There were these little leaflets they were selling on that cheap grey paper that's been re-cycled about ten thousand times. We sat in the back of the limo and read all about it, all about us. As if we were something from the old movies. Half of it was true and the other was just… well, whatever people cared to think! How our marriage had been blessed by the old gods. How Sigs had been given a magic knife which he gave to Conor (I wish). Or how he'd been given it to protect me if Conor turned against me. (Yeah, yeah.) How me and Conor met each other when I was only eight and we'd pledged to wait for each other. How we'd met in a dream. How the marriage had been forbidden by our fathers but of course they came round in the end.

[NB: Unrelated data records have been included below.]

$ cat config.mk
export PLATFORM = sky130hd
export DESIGN_NAME = fetch_sequencer
export DESIGN_NICKNAME = d
export VERILOG_FILES = /design/src/rtl/fetch_pkg.sv /design/src/rtl/fetch_sequencer_branch_eval.sv /design/src/rtl/fetch_sequencer.sv
export SDC_FILE = /design/constraint.sdc
export NUM_CORES = 1
export LEC_CHECK = 0
export CAP_MARGIN = 20
export CORE_MARGIN = 3
export CORE_UTILIZATION = 39
export CTS_CLUSTER_DIAMETER = 200
export CTS_CLUSTER_SIZE = 12
export DETAILED_ROUTE_END_ITERATION = 8
export GPL_TIMING_DRIVEN = 0
export PLACE_DENSITY = 0.87
export SLEW_MARGIN = 40
export SYNTH_ARGS = -nofsm -noshare
export SYNTH_HDL_FRONTEND = slang
export SYNTH_SLANG_ARGS = --single-unit
$ cat constraint.sdc
create_clock -name clk -period 2 [get_ports clk]
set_clock_uncertainty 0.15 [all_clocks]
set_input_delay 0.3 -clock clk [delete_from_list [all_inputs] [get_ports clk]]
set_output_delay 0.3 -clock clk [all_outputs]
set_load 0.02 [all_outputs]
$ cat src/rtl/fetch_pkg.sv
// Shared definitions for the instruction-fetch sequencer: state encoding,
// control-flow opcodes and status flag positions.
package fetch_pkg;

    localparam int INSTR_OPC_W = 7;

    typedef enum logic [1:0] {
        FETCH  = 2'd0,
        EXEC   = 2'd1,
        HALTED = 2'd2
    } state_t;

    localparam logic [INSTR_OPC_W-1:0] DP_OP_MAX = 7'b0111111;
    localparam logic [INSTR_OPC_W-1:0] OP_JMP    = 7'b1000000;
    localparam logic [INSTR_OPC_W-1:0] OP_JEQ    = 7'b1000001;
    localparam logic [INSTR_OPC_W-1:0] OP_JNE    = 7'b1000010;
    localparam logic [INSTR_OPC_W-1:0] OP_JGT    = 7'b1000011;
    localparam logic [INSTR_OPC_W-1:0] OP_JLT    = 7'b1000100;
    localparam logic [INSTR_OPC_W-1:0] OP_JGE    = 7'b1000101;
    localparam logic [INSTR_OPC_W-1:0] OP_JLE    = 7'b1000110;
    localparam logic [INSTR_OPC_W-1:0] OP_JCS    = 7'b1000111;
    localparam logic [INSTR_OPC_W-1:0] OP_JVS    = 7'b1001000;
    localparam logic [INSTR_OPC_W-1:0] OP_HALT   = 7'b1111111;

    localparam int Z_BIT = 3;
    localparam int N_BIT = 2;
    localparam int C_BIT = 1;
    localparam int V_BIT = 0;

endpackage

$ cat src/rtl/fetch_sequencer_branch_eval.sv
// Combinational jump decode: flags whether an opcode is a jump and whether
// it is taken against the current status flags.
module branch_eval
    import fetch_pkg::*;
#(
    parameter int OPC_W = 7
) (
    input  logic [OPC_W-1:0] opcode,
    input  logic [3:0]       status,
    output logic             is_jump,
    output logic             taken
);

    logic z, n, c, v;

    assign z = status[Z_BIT];
    assign n = status[N_BIT];
    assign c = status[C_BIT];
    assign v = status[V_BIT];

    always_comb begin
        is_jump = (opcode >= OP_JMP) && (opcode <= OP_JVS);
        taken   = 1'b0;
        case (opcode)
            OP_JMP:  taken = 1'b1;
            OP_JEQ:  taken = z;
            OP_JNE:  taken = !z;
            OP_JGT:  taken = !z && !n;
            OP_JLT:  taken = n;
            OP_JGE:  taken = !n;
            OP_JLE:  taken = z || n;
            OP_JCS:  taken = c;
            OP_JVS:  taken = v;
            default: taken = 1'b0;
        endcase
    end

endmodule

$ cat src/rtl/fetch_sequencer.sv
// Program counter and fetch/execute sequencer in front of the control unit;
// resolves jumps locally and stops on HALT until reset.
module fetch_sequencer
    import fetch_pkg::*;
#(
    parameter int PC_W  = 8,
    parameter int OPC_W = 7,
    parameter int K_W   = 8
) (
    input  logic                 clk,
    input  logic                 rst,
    output logic                 imem_req,
    output logic [PC_W-1:0]      imem_addr,
    input  logic                 imem_ack,
    input  logic [OPC_W+K_W-1:0] imem_rdata,
    input  logic [3:0]           status,
    output logic [OPC_W-1:0]     opcode,
    output logic [K_W-1:0]       literal,
    output logic                 instr_valid,
    output logic                 halted,
    output logic [PC_W-1:0]      pc
);

    localparam int IW = OPC_W + K_W;

    state_t          state, state_next;
    logic [PC_W-1:0] pc_next;
    logic [IW-1:0]   ir, ir_next;
    logic [OPC_W-1:0] ir_opc;
    logic [K_W-1:0]  ir_k;
    logic            is_jump, taken;

    assign ir_opc = ir[IW-1:K_W];
    assign ir_k   = ir[K_W-1:0];

    branch_eval #(.OPC_W(OPC_W)) u_branch_eval (
        .opcode  (ir_opc),
        .status  (status),
        .is_jump (is_jump),
        .taken   (taken)
    );

    always_ff @(posedge clk or posedge rst) begin
        if (rst) begin
            state <= FETCH;
            pc    <= '0;
            ir    <= '0;
        end else begin
            state <= state_next;
            pc    <= pc_next;
            ir    <= ir_next;
        end
    end

    // Status is sampled in EXEC so a jump sees the flags written back by the
    // preceding datapath instruction.
    always_comb begin
        state_next = state;
        pc_next    = pc;
        ir_next    = ir;
        case (state)
            FETCH: begin
                if (imem_ack) begin
                    ir_next    = imem_rdata;
                    state_next = EXEC;
                end
            end
            EXEC: begin
                state_next = FETCH;
                if (ir_opc == OP_HALT) begin
                    state_next = HALTED;
                end else if (is_jump && taken) begin
                    pc_next = ir_k[PC_W-1:0];
                end else begin
                    pc_next = pc + PC_W'(1);
                end
            end
            HALTED: begin
                state_next = HALTED;
            end
            default: begin
                state_next = FETCH;
            end
        endcase
    end

    assign imem_req    = (state == FETCH);
    assign imem_addr   = pc;
    assign instr_valid = (state == EXEC) && (ir_opc <= DP_OP_MAX);
    assign halted      = (state == HALTED);
    assign opcode      = ir_opc;
    assign literal     = ir_k;

endmodule

==> impl_metrics.py <==
metrics = {
    "status": {
        "outcome": "finished clean",
    },
    "floorplan": {
        "die_h_um": 65.9,
        "initial_utilization_pct": 41.2,
        "ios": 56,
        "die-area_sq_um": 4340,
        "fp.coreArea_sq_um": 3390,
        "rows": 21,
        "die_w_um": 65.9,
    },
    "final_layout": {
        "stdcell_area_sq_um": 2090,
        "layout_common_cells": "clkdlybuf4s50_1, nand2_1, dfrtp_1, buf_4, mux2_2",
        "layout-drive-gt1-share_pct": 27.3,
        "fin_util_pct": 61.6,
        "syn_to_final_growth_pct": 49.5,
        "num_antenna_cells": 0,
        "layout.cells.non_filler": 244,
        "nets": 222,
        "final_common_cell": "clkdlybuf4s50_1",
    },
    "cts": {
        "clock_latency_ns": 0.33,
        "cts_made_buffers": 3,
        "cts_sinks": 25,
        "htree_num_levels": 1,
        "holdBufCountCts": 0,
        "clock-root-buffer": "clkbuf_4",
        "clock_path_buffers": 2,
        "path_clk_slew_ns": 0.15,
        "cts_tree": "built",
    },
    "yosys": {
        "synth_area_leaders": "dfrtp_1, mux2_2, buf_4, nand2_1, o211ai_1",
        "ys_seq_area_share_pct": 44.8,
        "synth_top_area_share_pct": 44.8,
        "synth_nets": 157,
        "synth_warnings": 0,
        "synth_top_cell_by_area": "dfrtp_1",
        "synth.distinct_cells": 37,
        "syn_area_sq_um": 1400,
        "ys_ff_latch": 25,
        "avgSynthCellArea_sq_um": 10.4,
        "synthCells": 134,
    },
    "detailed_routing": {
        "routed_wirelength_mm": 3.39,
        "num_vias": 1199,
        "drt_iter0_drc": 44,
        "drc": 0,
        "drtPass1Iterations": 4,
        "wl_per_cell_um": 13.9,
        "drtAntennaViolNets": 0,
        "vias_per_cell": 4.91,
    },
    "placed_design": {
        "numPortBuffers": 55,
        "place_inst": 235,
        "dp_hpwl_mm": 2.51,
        "place_congestion": 0.787,
        "placed_area_sq_um": 2010,
    },
    "timing": {
        "hold_ws_ns": 0.151,
        "slew_viol_final": 0,
        "hold_violations": 0,
        "timing.fmax_ghz": 0.514,
        "fin_crit_ns": 1.95,
        "period_share_pct": 97.4,
        "finalSetupViolCount": 0,
        "rsz0062_at_grt": "no",
        "tightest_slew_ns": 0.512,
        "slew_headroom_pct": 65.8,
    },
    "power_and_ir_drop": {
        "power_mw": 1.95,
        "pwr-share-seq_pct": 37.8,
        "sw_frac_of_total_pct": 38.0,
        "pwr-share-clk_pct": 12.5,
        "intPower_mw": 1.21,
        "p_leak_nw": 0.851,
        "p_comb_share_pct": 49.7,
        "power.switching_mw": 0.740,
        "power_density_nw_per_um2": 933,
        "ir_worst_vdd_mv": 0.551,
    },
    "worst_setup_path": {
        "crit-reg2reg-launch": "ir[9]$_DFFE_PP0P_",
        "crit_start": "status[2]",
        "critPathKind": "in -> reg",
        "crit_slowest_cell": "clkdlybuf4s50_1",
        "path_depth": 7,
        "cp-endpoint": "imem_addr[3]$_DFFE_PP0P_",
        "critPathBufInv": 2,
        "cpPeakStageDelay_ns": 0.42,
        "r2r_end": "imem_addr[3]$_DFFE_PP0P_",
        "crit_chain": "clkdlybuf4s50_1 -> nand2b_1 -> a21oi_2 -> o2111ai_4 -> or2_1 -> buf_6 -> o311a_1",
        "crit_arrival_ns": 2.04,
        "startpoint_type": "primary input",
        "required_ns": 2.09,
        "end_kind": "flip-flop",
        "cp_top_family": "compound AO/OA/AOI/OAI gates",
        "reg2reg_slack_ns": 0.06,
        "rr_worst_depth": 5,
        "crit_fanout": 10,
    },
    "grt": {
        "track_usage_pct": 16.6,
        "antenna_found_initial": 0,
        "met1_usage_pct": 22.3,
        "grt_max_degree": 26,
        "grt_overflow": 0,
        "met2_usage_pct": 27.7,
        "grt_pass1_wl_mm": 5.58,
        "grt_pass1_vias": 1158,
        "busiest_layer": "met2",
        "use_met3_pct": 2.04,
    },
    "job": {
        "maxCapViolCount": 0,
    },
    "min_path": {
        "hold_class": "in -> async",
    },
}
[power groups by stage]
stage / Clock, mW / Combinational [mW] / Sequential [mW]
final: 0.245 / 0.968 / 0.737
after global routing: 0.260 / 1.04 / 0.762
after CTS: 0.245 / 0.924 / 0.740
after detailed placement: 0 / 0.916 / 0.746
after global placement: 0 / 0.898 / 0.741
after floorplan: 0 / 0.422 / 0.830
[worst min-delay path by stage]
stage	to	slack [ns]	depth (start not counted)
after CTS	ir[7]$_DFFE_PP0P_	0.17	2
final	ir[7]$_DFFE_PP0P_	0.15	2
after detailed placement	ir[2]$_DFFE_PP0P_	0.38	1
after global placement	ir[3]$_DFFE_PP0P_	0.37	1
after floorplan	imem_addr[0]$_DFFE_PP0P_	0.18	1
after global routing	ir[7]$_DFFE_PP0P_	0.19	2
[synth_stat cells, drive strengths merged]
cell	instances
nand3	1
a41oi	2
dfrtp	25
inv	5
or2	2
o2111ai	1
nand4	2
or2b	1
mux2	12
o21ai	7
a41o	1
buf	12
nor3b	1
and4	2
a31oi	1
ha	1
o31a	1
nor3	4
nor2b	4
nor2	6
a211o	1
o211ai	6
nand2b	2
a21oi	3
and2	6
o21bai	1
o22ai	6
o311a	1
nand2	17
[cells by family (layout without fill, tap and decap cells)]
kind of cell / Yosys count / after routing / synth area share, %
and+or+nand+nor: 48 / 48 / 18.1
AOI/OAI and AO/OA: 31 / 31 / 18.9
DFF: 25 / 25 / 44.8
buffers and inverters: 17 / 81 / 7.70
muxes: 12 / 12 / 9.67
adders and majority gates: 1 / 1 / 0.895
[routing by layer]
layer	wire, um	vias up
met5	0	-
met4	47	0
met3	74	5
met2	1730	24
met1	1540	562
li1	-	608
[layout make-up]
type                            instances  area, sq um
Inverter                                5         18.8
Timing Repair Buffer                   60          592
Multi-Input combinational cell         92          664
Tap cell                               46         57.6
Fill cell                             282         1300
Clock buffer                            3         22.5
Buffer                                 12         88.8
Sequential cell                        25          638
Clock inverter                          1         7.51
[worst register-to-register path: stages, from the launching register on]
cell	delay, ns
dfrtp_2	0.48
o21ai_1	0.24
o2111ai_4	0.25
or2_1	0.29
buf_6	0.14
o311a_1	0.31
[registers in the layout, indices dropped and copies added (netlist names)]
register / flops
imem_addr: 8
state: 2
ir: 15
[through the flow]
step	setup slack (ns)	TNS [ns]
2_1_floorplan	0.00674	0
3_3_place_gp	-0.322	-1.13
3_5_place_dp	-0.353	-1.41
4_1_cts	0.00638	0
5_1_grt	0.00408	0
6_report	0.0527	0
[what timing repair did]
item	4_1_cts	5_1_grt
setup buffers	1	4
resized for setup	6	8
pin swaps	1	0
endpoints found under the hold margin	0	0
setup endpoints to repair	5	10
No activity file was read; power rests on OpenSTA's default activity.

But the best one was about me being this Robin Hood person. And that was true. That's to say, when I saw all those people and how much we meant to them, I decided to make it true. It was gonna be just like the games me and Sigs used to play. Well, it wasn't play at all, really. We robbed the rich to give to the poor. Now that I was married to Conor, the people
'I'm a legend!' I told Conor gleefully.
'And I'm just an accessory,' he complained, pulling a face. He was jealous! Well, what do you expect? I mean, he was the prince. But me – I was the princess. He had to do something but us princesses, we bring all the good things just because. I was the sacrifice and I liked it. I was joining the houses of the ganglords together and if I could be happy like
I looked out of the window and my heart just filled up for them all- all of them out there, in their thousands and their tens of thousands and their hundreds of thousands. I thought, they depend on us. They need us. We can't let them down now.
16
As they drove back out beyond Camden, bumping and jerking across the ruined roads, the sense of relief in the convoy grew. The final possibility of ambush had gone; Val had been as good as his word. What was more, the well-wishing was just as strong once they crossed the border into their own lands as it had been in Val's. The crowds swelled on each side of the road to cheer the newlyweds home, the same light of hope in their eyes. And the men and women in the convoy – the suspicious army chiefs, the hard nosed businessmen and women, the smugglers, the gangmen who had thought they were driving to their deaths when they entered Val's lands – began to eye each other suspiciously to see if they shared the unfamiliar feelings that were stirring inside them. It had been a long time since hope had been at large north of the city.
They had begun to believe at last that the great dream of unification, of breaking out into the big world, was possible after all.
Home was once a kingdom of toppling towers, of flaking concrete, shattered glass and brick dust underfoot. There were flooded towers, great ruined houses, ancient stone buildings with no roofs. The floors of churches a thousand years old had stone flags slippery with algae.
That was then.
And this was now: flat, green and low. An open acreage of crippled suburbs. The wide acres of brick houses, detached and semi-detached, estate after estate of them opening out on either side of the crumbling roads that used to be Finchley. The walls would stand for centuries, but the roofs of most had long gone. Many of the old houses were now factories, shops and offices. The gardens enclosed by the old housing estates had been cleared and the fences knocked down to form fields. Beyond the houses, on the fringes of the city, were the big fields that grew seven-eighths of the fresh food for the enclosed city, acres of beans and potatoes and cabbages and leeks.
No one travelled far these days. Petrol was a luxury for the rich. Buses and trains lay rusting in the street, every useful part cannibalised decades ago. The bus stations had been turned into cowsheds. The tunnels where the Northern Line trains once ran were a home for rats, mice and other vermin – thieves, for instance, or beggars sheltering from the rain. And prisoners. The prisoners of London kept prisoners of their own. Lifetimes had been spent trapped in these filthy, damp passages.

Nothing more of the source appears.